Mechanisms of Bcr-Abl-mediated NF-κB/Rel activation

Bcr-Abl constitutes a deregulated tyrosine kinase involved in the pathogenesis of chronic myeloid leukemia (CML) and a subset of acute lymphoblastic leukemia (ALL). Although activation of the transcription factor NF-κB/Rel has been demonstrated, mechanisms of NF-κB/Rel activation by Bcr-Abl remain obscure. In this paper we demonstrate activation of NF-κB/Rel by Bcr-Abl and for the first time by v-Abl. Furthermore, we investigated mechanisms of NF-κB/Rel induction by Bcr-Abl and v-Abl. Both Bcr-Abl and v-Abl induced NF-κB/Rel DNA binding in Ba/F3 cells.
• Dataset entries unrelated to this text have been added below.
<file path="config.mk">
export PLATFORM = sky130hd
export DESIGN_NAME = pixel_array_controller
export DESIGN_NICKNAME = d
export VERILOG_FILES = /design/src/rtl/PixelSensorConfig.sv /design/src/rtl/pixel_array_controller.sv
export SDC_FILE = /design/constraint.sdc
export NUM_CORES = 1
export LEC_CHECK = 0
export BUFFER_PORTS_ARGS = -buffer_cell sky130_fd_sc_hd__buf_4
export CAP_MARGIN = 5
export CORE_UTILIZATION = 61
export CTS_CLUSTER_SIZE = 24
export DETAILED_ROUTE_END_ITERATION = 12
export GPL_TIMING_DRIVEN = 0
export HOLD_SLACK_MARGIN = 0.03
export PLACE_DENSITY = 0.83
export SETUP_SLACK_MARGIN = 0.2
export SYNTH_ARGS = -nofsm -noshare
export SYNTH_HDL_FRONTEND = slang
export SYNTH_SLANG_ARGS = --single-unit
</file>
<file path="constraint.sdc">
create_clock -name CLK -period 5.42 [get_ports CLK]
set_input_delay 0.271 -clock CLK [delete_from_list [all_inputs] [get_ports CLK]]
set_output_delay 0.271 -clock CLK [all_outputs]
set_load 0.05 [all_outputs]
</file>
<file path="src/rtl/PixelSensorConfig.sv">
// Shared pixel sensor configuration: array geometry, ramp length and the
// readout controller state encoding.
package PixelSensorConfig;

  localparam int unsigned PIXEL_ARRAY_HEIGHT = 2;
  localparam int unsigned PIXEL_ARRAY_WIDTH  = 4;
  localparam int unsigned PIXEL_BITS         = 8;
  localparam int unsigned RAMP_LEN           = 256;
  localparam int unsigned ROW_IDX_W          =
    (PIXEL_ARRAY_HEIGHT > 1) ? $clog2(PIXEL_ARRAY_HEIGHT) : 1;
  localparam int unsigned CNT_W              = 16;

  typedef enum logic [2:0] {
    ST_IDLE    = 3'd0,
    ST_ERASE   = 3'd1,
    ST_EXPOSE  = 3'd2,
    ST_CONVERT = 3'd3,
    ST_READOUT = 3'd4,
    ST_DONE    = 3'd5
  } state_e;

endpackage

</file>
<file path="src/rtl/pixel_array_controller.sv">
// Frame sequencer for the pixel array: erase, expose, ramp conversion and
// row-by-row readout with downstream back-pressure.
module pixel_array_controller
  import PixelSensorConfig::*;
#(
  parameter int unsigned ERASE_CYCLES  = 5,
  parameter int unsigned EXPOSE_CYCLES = 255
) (
  input  logic                          CLK,
  input  logic                          RESET_N,
  input  logic                          START,
  input  logic                          ROW_READY,
  output logic                          ERASE,
  output logic                          EXPOSE,
  output logic                          ANALOG_RAMP,
  output logic [7:0]                    DIGITAL_RAMP,
  output logic [PIXEL_ARRAY_HEIGHT-1:0] READ,
  output logic                          ROW_VALID,
  output logic [ROW_IDX_W-1:0]          ROW_INDEX,
  output logic                          BUSY,
  output logic                          FRAME_DONE
);

  localparam logic [CNT_W-1:0]     ERASE_LAST  = CNT_W'(ERASE_CYCLES - 1);
  localparam logic [CNT_W-1:0]     EXPOSE_LAST = CNT_W'(EXPOSE_CYCLES - 1);
  localparam logic [CNT_W-1:0]     RAMP_LAST   = CNT_W'(RAMP_LEN - 1);
  localparam logic [ROW_IDX_W-1:0] ROW_LAST    = ROW_IDX_W'(PIXEL_ARRAY_HEIGHT - 1);

  state_e                        state_q, state_d;
  logic [CNT_W-1:0]              cnt_q, cnt_d;
  logic [ROW_IDX_W-1:0]          row_q, row_d;
  logic                          erase_q, erase_d;
  logic                          expose_q, expose_d;
  logic                          analog_ramp_q, analog_ramp_d;
  logic [7:0]                    digital_ramp_q, digital_ramp_d;
  logic [PIXEL_ARRAY_HEIGHT-1:0] read_q, read_d;
  logic                          row_valid_q, row_valid_d;
  logic [ROW_IDX_W-1:0]          row_index_q, row_index_d;
  logic                          busy_q, busy_d;
  logic                          frame_done_q, frame_done_d;

  always_ff @(posedge CLK or negedge RESET_N) begin
    if (!RESET_N) begin
      state_q        <= ST_IDLE;
      cnt_q          <= '0;
      row_q          <= '0;
      erase_q        <= 1'b0;
      expose_q       <= 1'b0;
      analog_ramp_q  <= 1'b0;
      digital_ramp_q <= '0;
      read_q         <= '0;
      row_valid_q    <= 1'b0;
      row_index_q    <= '0;
      busy_q         <= 1'b0;
      frame_done_q   <= 1'b0;
    end else begin
      state_q        <= state_d;
      cnt_q          <= cnt_d;
      row_q          <= row_d;
      erase_q        <= erase_d;
      expose_q       <= expose_d;
      analog_ramp_q  <= analog_ramp_d;
      digital_ramp_q <= digital_ramp_d;
      read_q         <= read_d;
      row_valid_q    <= row_valid_d;
      row_index_q    <= row_index_d;
      busy_q         <= busy_d;
      frame_done_q   <= frame_done_d;
    end
  end

  // Next state; the phase counter restarts from 0 on every state entry.
  always_comb begin
    state_d = state_q;
    cnt_d   = cnt_q + CNT_W'(1);
    row_d   = row_q;
    unique case (state_q)
      ST_IDLE: begin
        cnt_d = '0;
        row_d = '0;
        if (START) state_d = ST_ERASE;
      end
      ST_ERASE: begin
        if (cnt_q == ERASE_LAST) begin
          state_d = ST_EXPOSE;
          cnt_d   = '0;
        end
      end
      ST_EXPOSE: begin
        if (cnt_q == EXPOSE_LAST) begin
          state_d = ST_CONVERT;
          cnt_d   = '0;
        end
      end
      ST_CONVERT: begin
        if (cnt_q == RAMP_LAST) begin
          state_d = ST_READOUT;
          cnt_d   = '0;
          row_d   = '0;
        end
      end
      ST_READOUT: begin
        cnt_d = '0;
        if (ROW_READY) begin
          if (row_q == ROW_LAST) state_d = ST_DONE;
          else                   row_d   = row_q + ROW_IDX_W'(1);
        end
      end
      ST_DONE: begin
        cnt_d   = '0;
        row_d   = '0;
        state_d = ST_IDLE;
      end
      default: begin
        cnt_d   = '0;
        row_d   = '0;
        state_d = ST_IDLE;
      end
    endcase
  end

  // Outputs are decoded from the next state so the flops line up with state_q.
  always_comb begin
    erase_d        = (state_d == ST_ERASE);
    expose_d       = (state_d == ST_EXPOSE);
    analog_ramp_d  = (state_d == ST_CONVERT);
    digital_ramp_d = '0;
    read_d         = '0;
    row_valid_d    = 1'b0;
    row_index_d    = '0;
    busy_d         = (state_d != ST_IDLE);
    frame_done_d   = (state_d == ST_DONE);
    if (state_d == ST_CONVERT) digital_ramp_d = 8'(cnt_d);
    if (state_d == ST_READOUT) begin
      read_d      = PIXEL_ARRAY_HEIGHT'(1) << row_d;
      row_valid_d = 1'b1;
      row_index_d = row_d;
    end
  end

  assign ERASE        = erase_q;
  assign EXPOSE       = expose_q;
  assign ANALOG_RAMP  = analog_ramp_q;
  assign DIGITAL_RAMP = digital_ramp_q;
  assign READ         = read_q;
  assign ROW_VALID    = row_valid_q;
  assign ROW_INDEX    = row_index_q;
  assign BUSY         = busy_q;
  assign FRAME_DONE   = frame_done_q;

endmodule

</file>
Word-level counts from Yosys, hierarchy flattened
Index checks and enable logic that the tools add are counted.
{"block": "word_totals", "reg_bits": 37, "latchBits": 0, "ram_bits": 0, "rom_bits": 0, "input_bits": 4, "elab_cells": 49, "n_memories": 0}
{"block": "classes", "add_sub_neg": 2, "multipliers": 0, "div": 0, "magnitude_cmp": 0, "eq_ne": 12, "shift": 1, "mux": 19, "bitwise": 0, "n_reduce_logical": 3}
{"operator": "$mux 16", "n": 3}
{"operator": "$pmux 16 s3", "n": 1}
{"operator": "$eq 16x8->1 const B", "n": 2}
{"operator": "$mux 3", "n": 6}
{"operator": "$add 16x1->16 const B", "n": 1}
{"operator": "$eq 16x3->1 const B", "n": 1}
{"operator": "$pmux 3 s5", "n": 1}
{"operator": "$eq 3x2->1 const B", "n": 4}
{"operator": "$eq 3x3->1 const B", "n": 3}
{"operator": "$mux 8", "n": 1}
{"operator": "$eq 3x1->1 const B", "n": 2}
{"operator": "$mux 1", "n": 5}
{"operator": "$logic_not 3->1", "n": 1}
{"operator": "$pmux 1 s3", "n": 1}
{"operator": "$reduce_bool 3->1", "n": 1}
{"operator": "$mux 2", "n": 1}
{"operator": "$reduce_or 2->1", "n": 1}
{"operator": "$shl 1x1->2 const A", "n": 1}
{"operator": "$add 1x1->1 const B", "n": 1}

Longest topological paths before layout
Gate-level depths: netlist of run 1.
{"block": "logic_depth", "ltp_word": 6, "ltp_mapped": 7, "mapped_depth_nobuf": 6}

Worst setup path before layout of run 1
No wires, ideal clock.
{"block": "synth_path", "kind": "register to register", "from": "register cnt_q[0]", "to": "register cnt_q[7]", "setup_time_ps": 122, "arrival_ps": 1745, "path_slack_ps": 3553, "stages_incl_launch_ff": 8, "path_buffers": 2, "period_less_slack_ps": 1867, "cell_sequence": "dfrtp_1 -> ha_1 -> and3_1 -> clkbuf_1 -> a41oi_1 -> a221oi_4 -> buf_6 -> nor2_1"}
{"block": "synth_via", "elab_chain_len": 3, "elab_cells_between_ends": 8, "classes_between": "1 x add/sub; 3 x eq/ne; 4 x mux"}
{"element": "start, declared", "line_no": "pixel_array_controller.sv:30", "source": "logic [CNT_W-1:0] cnt_q, cnt_d;"}
{"element": "start signal, assigned", "line_no": "pixel_array_controller.sv:58", "source": "cnt_q <= cnt_d;"}
{"element": "$add 16x1->16 (tied with other cells)", "line_no": "pixel_array_controller.sv:75", "source": "cnt_d = cnt_q + CNT_W'(1);"}
{"element": "$mux 16 (on tied branches)", "line_no": "pixel_array_controller.sv:96, pixel_array_controller.sv:84, pixel_array_controller.sv:90"}
{"element": "$pmux 16 s3 (*)", "line_no": "pixel_array_controller.sv:77", "source": "unique case (state_q)"}
{"element": "named net cnt_d[7]", "line_no": "pixel_array_controller.sv:30"}
Mark *: on every way through the listed nets, which the timed path passes. The rest lies on a longest branch.

Worst setup path after layout of run 1
{"block": "layout_path", "from": "register cnt_q[0]", "to": "register cnt_q[6]"}
The elaborated chain is that of the path after synthesis.

==> results.py, run 1 <==
metrics = {
    "power": {
        "p_int_mw": 0.335,
        "switchingPower_mw": 0.0896,
        "leakage_nw": 0.875,
        "p_total_mw": 0.424,
        "power_density_mw_per_mm2": 219,
        "p_seq_frac": 0.633,
        "swShare": 0.211,
        "clkPwrFrac": 0.348,
        "combPwrFrac": 0.020,
        "peakVddDrop_mv": 0.217,
    },
    "clock_tree": {
        "tritoncts": "done",
        "post_cts_buffers": 0,
        "cts_buffer_depth": 2,
        "root_buffer": "clkbuf_4",
        "clkLatencyLatePin_ns": 0.34,
        "clkTransAtPathRegs_ns": 0.10,
        "htree_levels": 2,
        "cts_made_buffers": 5,
        "clock_sinks": 36,
    },
    "logic_synthesis": {
        "ys_ff_latch": 36,
        "seq_area_frac_synth": 0.537,
        "synth_top_area_cell": "dfrtp_1",
        "synth_top_flop_cell": "dfrtp_1",
        "async_flop_share": 1.00,
        "syn_area_sq_mm": 0.00168,
        "avgSynthCellArea_sq_um": 10.9,
        "syn_inst": 154,
        "ys_types": 40,
        "synth_nets": 161,
        "synthTopCellsByArea": "dfrtp_1, nor2_1, xnor2_1",
        "synth_edf_count": 0,
        "yosysWarnings": 0,
        "synth_top_area_frac": 0.537,
    },
    "sta": {
        "fmax_mhz": 431,
        "finalCritPeriodShare": 0.428,
        "max_slew_margin": 0.517,
        "period_needed_ns": 2.32,
        "tightestPinTransition_ns": 0.722,
        "tns_ns": 0,
        "timing.final.ws_setup_ns": 3.10,
        "finalHoldViolCount": 0,
        "setup_viol": 0,
        "rsz0062_at_grt": "false",
        "fin_skew_ns": 0.00305,
        "slew_viol_final": 0,
    },
    "placed_design": {
        "port_buffers": 20,
        "pre_cts_slack_ns": 3.15,
        "place_congestion": 0.853,
        "dp_cells": 204,
        "hpwl_microns": 2340,
    },
    "layout": {
        "diodes": 0,
        "utilization": 0.760,
        "final_cells": 213,
        "synthToLayoutAreaGrowth_pct": 15.3,
        "drive_gt1_frac": 0.197,
        "nets": 189,
    },
    "critical_path": {
        "cp-start-kind": "flip-flop",
        "reg2reg_depth": 7,
        "critPathCaptureType": "flip-flop",
        "r2r-start": "cnt_q[0]",
        "cp_data_arrival_time_ns": 2.55,
        "required_ns": 5.65,
        "worstSetupPathType": "reg2reg",
        "crit_path_max_fanout": 10,
        "r2r_setup_slack_ns": 3.10,
        "r2r_end": "cnt_q[6]",
    },
    "grt": {
        "antenna_found_initial": 0,
        "overflow": 0,
        "grt_max_degree": 37,
        "grt_pass1_vias": 1187,
        "grt_pass1_wl_microns": 5550,
        "grt_usage": 0.274,
    },
    "die": {
        "placement_rows": 18,
        "core-area_sq_mm": 0.00254,
        "initial_core_util": 0.659,
        "dieHeight_microns": 54.4,
        "die_area_sq_mm": 0.00296,
        "fp.dieW_microns": 54.4,
        "io_pins": 21,
    },
    "min_path": {
        "min_from": "ROW_READY",
        "hold-path-endpoint": "READ[0]",
        "min_path_cells": 2,
        "hold_class": "in2reg",
    },
    "routing": {
        "drtIter0Drc": 44,
        "vias_per_cell": 6.14,
        "drtPass1Iterations": 4,
        "drtAntennaViolNets": 0,
        "post-route-drc-count": 0,
        "routed_wl_microns": 3430,
        "num_vias": 1307,
        "wl_per_cell_microns": 16.1,
    },
    "run_status": {
        "status": "finished clean",
    },
    "run": {
        "maxCapViolCount": 0,
    },
}
## power by group through the flow
stage	registers [mW]	logic [mW]	clock network (mW)
2_1_floorplan	0.274	0.000558	0
3_3_place_gp	0.274	0.00758	0
3_5_place_dp	0.274	0.00804	0
4_1_cts	0.268	0.00859	0.153
5_1_grt	0.268	0.00980	0.159
6_report	0.268	0.00836	0.147
## Yosys cell counts, drive strengths merged (2+ instances only)
library cell	count
o31ai	2
nand3b	3
and3	3
nand4	6
nor3b	3
nor4	7
and4	3
a21oi	4
o21ai	4
nor2	24
nor3	3
xnor2	7
dfrtp	36
nand4b	2
nand3	6
inv	4
nand2	6
buf	4
and2	3
ha	3
xor2	4
clkbuf	2
## sequential cells by signal, summed over array words and instances, names as in the netlist
signal	flops
cnt_q	16
DIGITAL_RAMP	8
state_q	3
READ	2
ANALOG_RAMP	1
BUSY	1
ERASE	1
EXPOSE	1
FRAME_DONE	1
ROW_VALID	1
row_q	1
## cells by family (layout without fill, tap and decap cells)
group	after synthesis	in the layout	share of synthesized area
and+or+nand+nor	73	73	0.252
adders and majority gates	3	3	0.0224
DFF	36	36	0.537
xor gates and xnor gates	11	11	0.0574
muxes	1	1	0.00597
buffers and inverters	10	39	0.0306
AOI/OAI and AO/OA	20	20	0.0947
## stage by stage
stage / hold WS, ns / area [sq um]
after CTS: 0.125 / 1930
after global routing: 0.128 / 1930
after detailed placement: 0.249 / 1870
after global placement: 0.239 / 1870
after floorplan: -0.0246 / 1680
final: 0.142 / 1930
## per-layer routing
metal | vias up | wire (microns) | part of all wire | global-route usage
li1 | 609 | - | - | -
met1 | 645 | 1460 | 0.43 | 0.325
met2 | 49 | 1770 | 0.52 | 0.472
met3 | 4 | 169 | 0.049 | 0.0583
met4 | 0 | 26 | 0.0076 | 0.128
met5 | - | 0 | 0 | 0
## how the worst max path moves through the flow
| stage | startpoint | to | slack (ns) | depth (start not counted) |
|---|---|---|---|---|
| after global placement | cnt_q[0] | cnt_q[7] | 3.22 | 7 |
| after detailed placement | cnt_q[0] | cnt_q[6] | 3.15 | 7 |
| final | cnt_q[0] | cnt_q[6] | 3.10 | 7 |
| after CTS | cnt_q[0] | cnt_q[6] | 3.12 | 7 |
| after global routing | cnt_q[0] | cnt_q[4] | 2.97 | 7 |
| after floorplan | cnt_q[0] | cnt_q[7] | 3.55 | 7 |
## worst max-delay path: stages (launching register included)
cell,delay [ns]
dfrtp_1,0.47
ha_1,0.27
and3_1,0.18
clkbuf_1,0.26
a41oi_1,0.30
a221oi_4,0.46
buf_6,0.21
nor2_1,0.06
## area by class of cell
cell class	count	area, sq um
Buffer	6	36.3
Inverter	4	15.0
Tap cell	30	37.5
Multi-Input combinational cell	108	726
Clock buffer	8	58.8
Timing Repair Buffer	21	160
Sequential cell	36	901
Fill cell	180	611
## layout by cell type, fill, tap and decap left out, types with 2 or more instances in the layout
cell type  synthesis  final
inv_1              4      4
ha_1               3      3
nor3_1             3      3
xnor2_1            7      7
nand3_1            6      6
clkbuf_4           0      5
and4_1             3      3
nand4_1            6      6
nand2_1            6      6
and2_1             3      3
clkbuf_1           2      4
nand4b_1           2      2
nor2_1            24     24
o21ai_0            4      4
and3_1             3      3
xor2_1             4      4
nor4_4             2      2
nor4_1             5      5
a21oi_1            4      4
buf_2              2      2
dfrtp_1           36     36
buf_4              1     21
o31ai_1            2      2
nor3b_1            3      3
nand3b_1           3      3
## what timing repair did
item                                    CTS  global route
endpoints found under the setup margin    0             0
hold buffers                              1             0
gates resized for setup                   0             0
endpoints found under the hold margin    36             0
Note: power is estimated with default switching activity, not from simulation.
==> run 2: changes to the inputs <==
--- a/config.mk
+++ b/config.mk
@@ -5,14 +5,15 @@
 export SDC_FILE = /design/constraint.sdc
 export NUM_CORES = 1
 export LEC_CHECK = 0
+export ABC_AREA = 1
 export BUFFER_PORTS_ARGS = -buffer_cell sky130_fd_sc_hd__buf_4
 export CAP_MARGIN = 5
-export CORE_UTILIZATION = 61
+export CORE_UTILIZATION = 56
 export CTS_CLUSTER_SIZE = 24
 export DETAILED_ROUTE_END_ITERATION = 12
 export GPL_TIMING_DRIVEN = 0
 export HOLD_SLACK_MARGIN = 0.03
-export PLACE_DENSITY = 0.83
+export PLACE_DENSITY = 0.77
 export SETUP_SLACK_MARGIN = 0.2
 export SYNTH_ARGS = -nofsm -noshare
 export SYNTH_HDL_FRONTEND = slang
==> constraint.sdc (replaced) <==
create_clock -name CLK -period 2.2 [get_ports CLK]
set_input_delay 0.11 -clock CLK [delete_from_list [all_inputs] [get_ports CLK]]
set_output_delay 0.11 -clock CLK [all_outputs]
set_load 0.05 [all_outputs]
==> run 2 against run 1 <==
  * Cell count increased by 15%
  * Largest cell class unchanged
  * First-iteration DRC count increased by 66%
  * Final area increased by 2.2%
  * Worst setup slack got worse by 2.6 ns
  * Sequential power increased by 150%
  * Routed wire length decreased by 6.6%
==> results.py, run 2 <==
metrics = {
    "logic_synthesis": {
        "synth_top_area_cell": "dfrtp_1",
        "synthAdderAreaFrac": 0.0219,
        "synthSimpleGateAreaFrac": 0.300,
        "ys_ff_latch": 36,
        "synth_top_family_by_area": "simple AND/OR/NAND/NOR gates",
        "yosys-mux-area-fraction": 0,
        "synth_top_flop_cell": "dfrtp_1",
        "synth_compound_area_frac": 0.0394,
        "syn_area_sq_mm": 0.00171,
        "seq_area_frac_synth": 0.526,
        "synth_xor_area_frac": 0.0511,
        "async_flop_share": 1.00,
        "synthTopCellsByArea": "dfrtp_1, nor2_1, nand2_1",
        "synth_nets": 194,
        "yosysWarnings": 0,
        "synth_top_area_frac": 0.526,
        "yosysMostFrequentCell": "nor2_1",
        "synth_edf_count": 0,
        "syn_inst": 187,
        "netlist_top_cells_count": "nor2_1, dfrtp_1, nand2_1",
        "ys_types": 28,
        "avgSynthCellArea_sq_um": 9.16,
    },
    "power": {
        "leakage_nw": 0.985,
        "clkPwrFrac": 0.359,
        "swShare": 0.201,
        "power_density_mw_per_mm2": 536,
        "p_int_mw": 0.847,
        "combPwrFrac": 0.017,
        "p_seq_frac": 0.624,
        "switchingPower_mw": 0.213,
        "peakVddDrop_mv": 0.507,
    },
    "clock_tree": {
        "cts_buffer_depth": 2,
        "clkLatencyLatePin_ns": 0.33,
        "tritoncts": "done",
        "htree_levels": 2,
        "cts_made_buffers": 5,
        "clkTransAtPathRegs_ns": 0.10,
        "root_buffer": "clkbuf_4",
        "clock_sinks": 36,
    },
    "grt": {
        "grt_pass1_wl_microns": 5600,
        "grt_usage": 0.233,
        "grt_max_degree": 37,
        "overflow": 0,
        "antenna_found_initial": 0,
        "grt_pass1_vias": 1259,
    },
    "sta": {
        "fin_skew_ns": 0.00320,
        "finalCritPeriodShare": 0.786,
        "fmax_mhz": 579,
        "tns_ns": 0,
        "slew_viol_final": 0,
        "max_slew_margin": 0.705,
        "setup_viol": 0,
        "tightestPinTransition_ns": 0.442,
        "finalHoldViolCount": 0,
        "timing.final.ws_setup_ns": 0.472,
        "period_needed_ns": 1.73,
        "rsz0062_at_grt": "false",
    },
    "die": {
        "initial_core_util": 0.605,
        "placement_rows": 19,
        "die_area_sq_mm": 0.00328,
        "core-area_sq_mm": 0.00283,
        "fp.dieW_microns": 57.3,
        "dieHeight_microns": 57.3,
        "io_pins": 21,
    },
    "critical_path": {
        "cp_data_arrival_time_ns": 1.95,
        "required_ns": 2.43,
        "r2r_end": "cnt_q[7]",
        "worstSetupPathType": "reg2reg",
        "r2r_setup_slack_ns": 0.47,
        "critPathCaptureType": "flip-flop",
        "r2r-start": "cnt_q[0]",
        "cp-start-kind": "flip-flop",
        "reg2reg_depth": 9,
        "crit_path_max_fanout": 10,
    },
    "layout": {
        "final_common_cell": "nor2_1",
        "regMostFlops": "cnt_q",
        "synthToLayoutAreaGrowth_pct": 15.4,
        "nets": 222,
        "diodes": 0,
        "final_cell_mix": "nor2_1, dfrtp_1, nand2_1, inv_1, buf_4",
        "largest_reg_flops": 16,
        "drive_gt1_frac": 0.214,
    },
    "placed_design": {
        "place_congestion": 0.858,
        "hpwl_microns": 2380,
        "port_buffers": 20,
        "pre_cts_slack_ns": 0.472,
    },
    "routing": {
        "drtAntennaViolNets": 0,
        "num_vias": 1274,
        "post-route-drc-count": 0,
        "vias_per_cell": 5.18,
        "routed_wl_microns": 3200,
        "drtIter0Drc": 73,
        "drtPass1Iterations": 4,
        "wl_per_cell_microns": 13.0,
    },
    "min_path": {
        "hold-path-endpoint": "FRAME_DONE",
        "min_from": "ROW_READY",
        "hold_class": "in2reg",
        "min_path_cells": 3,
    },
    "run_status": {
        "status": "finished clean",
    },
    "run": {
        "maxCapViolCount": 0,
    },
}
==> run 2: what timing repair did <==
action,in CTS,in global routing
hold endpoints to repair,36,0
resized for setup,0,0
hold buffers,1,0
setup buffers,0,0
DNA binding was a result of nuclear translocation of p65/RelA, whereas p65/RelA expression was unaffected. Nuclear translocation of p65/RelA is at least partially due to increased IκBα degradation, which is independent of IκB kinase (IKK) activity. IKK activity is not deregulated by Bcr-Abl and v-Abl. NF-κB/Rel transactivation was dependent on abl kinase activity but independent of Grb2 and Grb10 binding tobcr sequences. In addition, NF-κB/Rel activation was dependent on Ras activity. Primary CML blasts showed constitutive p65/RelA NF-κB/Rel DNA binding activity. Thus NF-κB/Rel represents a potential target for molecular therapies in CML.